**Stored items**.

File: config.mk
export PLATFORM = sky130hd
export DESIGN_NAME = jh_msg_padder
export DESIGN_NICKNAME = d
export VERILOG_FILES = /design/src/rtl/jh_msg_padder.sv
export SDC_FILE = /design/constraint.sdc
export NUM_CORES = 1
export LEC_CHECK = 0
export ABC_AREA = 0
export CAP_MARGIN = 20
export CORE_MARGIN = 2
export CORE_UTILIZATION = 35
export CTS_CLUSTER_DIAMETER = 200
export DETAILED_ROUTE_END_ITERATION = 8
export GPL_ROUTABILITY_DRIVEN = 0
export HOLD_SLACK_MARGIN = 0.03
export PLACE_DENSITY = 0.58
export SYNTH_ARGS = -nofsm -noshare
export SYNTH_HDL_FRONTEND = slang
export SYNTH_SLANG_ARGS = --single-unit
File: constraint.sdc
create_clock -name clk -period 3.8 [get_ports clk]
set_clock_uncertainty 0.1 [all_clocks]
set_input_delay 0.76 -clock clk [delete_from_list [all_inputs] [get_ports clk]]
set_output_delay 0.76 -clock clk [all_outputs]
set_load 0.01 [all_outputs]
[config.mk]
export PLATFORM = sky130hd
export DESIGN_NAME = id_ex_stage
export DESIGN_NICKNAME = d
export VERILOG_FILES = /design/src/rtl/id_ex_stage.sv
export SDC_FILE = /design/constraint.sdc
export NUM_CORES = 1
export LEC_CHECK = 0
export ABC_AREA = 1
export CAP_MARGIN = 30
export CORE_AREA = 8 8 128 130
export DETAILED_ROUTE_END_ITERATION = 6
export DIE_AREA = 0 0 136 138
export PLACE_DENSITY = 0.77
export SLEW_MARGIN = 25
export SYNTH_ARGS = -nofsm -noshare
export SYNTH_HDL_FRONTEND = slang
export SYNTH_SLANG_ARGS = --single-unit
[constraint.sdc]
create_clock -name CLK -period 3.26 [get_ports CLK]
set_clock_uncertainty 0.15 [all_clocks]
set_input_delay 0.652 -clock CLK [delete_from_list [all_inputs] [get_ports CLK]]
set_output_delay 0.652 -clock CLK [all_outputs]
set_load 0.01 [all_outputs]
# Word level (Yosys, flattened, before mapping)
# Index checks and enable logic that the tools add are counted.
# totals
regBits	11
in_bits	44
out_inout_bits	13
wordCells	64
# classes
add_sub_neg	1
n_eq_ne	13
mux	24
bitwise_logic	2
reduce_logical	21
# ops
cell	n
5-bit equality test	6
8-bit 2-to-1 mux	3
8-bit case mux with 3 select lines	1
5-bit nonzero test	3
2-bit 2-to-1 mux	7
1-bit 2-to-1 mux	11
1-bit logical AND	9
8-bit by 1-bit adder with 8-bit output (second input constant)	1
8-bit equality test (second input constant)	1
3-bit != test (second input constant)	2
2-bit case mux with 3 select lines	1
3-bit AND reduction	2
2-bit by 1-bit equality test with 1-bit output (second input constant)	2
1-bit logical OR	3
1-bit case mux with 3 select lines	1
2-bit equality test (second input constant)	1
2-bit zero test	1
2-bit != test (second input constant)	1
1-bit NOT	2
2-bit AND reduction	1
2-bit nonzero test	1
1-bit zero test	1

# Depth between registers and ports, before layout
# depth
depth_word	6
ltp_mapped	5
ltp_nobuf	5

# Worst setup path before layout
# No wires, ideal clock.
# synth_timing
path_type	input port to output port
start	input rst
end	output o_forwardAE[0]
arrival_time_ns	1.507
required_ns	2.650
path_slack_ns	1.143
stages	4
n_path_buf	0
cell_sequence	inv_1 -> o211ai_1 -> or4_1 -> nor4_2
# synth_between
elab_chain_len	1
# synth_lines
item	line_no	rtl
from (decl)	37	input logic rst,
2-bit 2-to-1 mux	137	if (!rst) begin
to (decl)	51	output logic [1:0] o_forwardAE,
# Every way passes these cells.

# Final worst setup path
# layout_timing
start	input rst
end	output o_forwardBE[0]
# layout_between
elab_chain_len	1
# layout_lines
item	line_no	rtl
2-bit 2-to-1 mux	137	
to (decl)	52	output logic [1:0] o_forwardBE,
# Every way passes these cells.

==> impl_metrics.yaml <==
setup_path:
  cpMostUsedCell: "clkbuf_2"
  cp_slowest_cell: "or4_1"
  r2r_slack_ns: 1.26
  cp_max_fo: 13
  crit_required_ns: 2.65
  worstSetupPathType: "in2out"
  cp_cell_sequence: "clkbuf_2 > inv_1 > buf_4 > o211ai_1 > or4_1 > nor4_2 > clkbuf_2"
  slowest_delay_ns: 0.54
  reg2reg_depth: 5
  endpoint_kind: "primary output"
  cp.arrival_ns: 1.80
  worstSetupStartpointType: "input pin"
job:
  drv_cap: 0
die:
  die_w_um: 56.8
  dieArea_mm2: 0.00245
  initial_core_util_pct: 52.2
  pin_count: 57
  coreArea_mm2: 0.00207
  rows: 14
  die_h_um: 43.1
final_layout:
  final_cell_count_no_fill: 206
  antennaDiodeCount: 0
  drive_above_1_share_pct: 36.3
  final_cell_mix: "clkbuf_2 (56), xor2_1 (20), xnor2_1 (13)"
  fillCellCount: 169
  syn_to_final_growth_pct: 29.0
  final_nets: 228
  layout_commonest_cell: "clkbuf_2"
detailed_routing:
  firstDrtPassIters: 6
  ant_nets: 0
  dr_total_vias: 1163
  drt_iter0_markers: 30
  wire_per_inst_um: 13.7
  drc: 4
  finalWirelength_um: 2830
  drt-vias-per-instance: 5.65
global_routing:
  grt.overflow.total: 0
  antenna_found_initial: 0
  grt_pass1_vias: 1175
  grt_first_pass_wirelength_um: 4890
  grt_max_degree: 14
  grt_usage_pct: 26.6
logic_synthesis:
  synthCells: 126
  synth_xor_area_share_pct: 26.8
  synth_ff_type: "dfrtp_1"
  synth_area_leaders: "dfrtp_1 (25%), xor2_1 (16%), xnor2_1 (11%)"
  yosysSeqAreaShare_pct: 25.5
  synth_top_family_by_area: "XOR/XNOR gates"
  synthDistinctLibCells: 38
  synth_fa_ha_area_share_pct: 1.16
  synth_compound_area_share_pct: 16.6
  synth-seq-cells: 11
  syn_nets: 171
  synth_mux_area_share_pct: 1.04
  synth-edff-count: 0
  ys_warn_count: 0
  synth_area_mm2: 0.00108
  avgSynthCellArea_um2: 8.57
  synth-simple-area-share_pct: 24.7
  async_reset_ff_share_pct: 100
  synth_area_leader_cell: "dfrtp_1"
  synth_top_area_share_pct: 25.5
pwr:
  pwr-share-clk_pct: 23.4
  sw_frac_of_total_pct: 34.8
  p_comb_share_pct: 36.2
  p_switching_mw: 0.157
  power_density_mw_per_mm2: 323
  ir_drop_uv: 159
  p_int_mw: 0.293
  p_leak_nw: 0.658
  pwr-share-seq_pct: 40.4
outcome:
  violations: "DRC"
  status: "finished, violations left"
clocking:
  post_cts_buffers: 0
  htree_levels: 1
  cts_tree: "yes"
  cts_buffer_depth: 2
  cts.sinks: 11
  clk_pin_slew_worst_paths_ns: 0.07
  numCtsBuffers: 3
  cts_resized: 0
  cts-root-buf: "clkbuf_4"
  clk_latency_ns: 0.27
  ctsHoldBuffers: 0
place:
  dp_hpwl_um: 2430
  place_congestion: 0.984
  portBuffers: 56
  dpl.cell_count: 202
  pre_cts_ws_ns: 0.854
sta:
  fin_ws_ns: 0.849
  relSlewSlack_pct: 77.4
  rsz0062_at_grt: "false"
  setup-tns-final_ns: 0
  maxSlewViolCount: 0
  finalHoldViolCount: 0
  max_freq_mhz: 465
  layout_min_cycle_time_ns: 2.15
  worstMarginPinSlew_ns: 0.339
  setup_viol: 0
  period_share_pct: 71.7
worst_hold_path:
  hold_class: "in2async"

**WHAT IS BEING ASKED**.
Go through the entries and copy every line that has "with".

**EXERCISE OUTPUT**.
8-bit case mux with 3 select lines	1
8-bit by 1-bit adder with 8-bit output (second input constant)	1
2-bit case mux with 3 select lines	1
2-bit by 1-bit equality test with 1-bit output (second input constant)	2
1-bit case mux with 3 select lines	1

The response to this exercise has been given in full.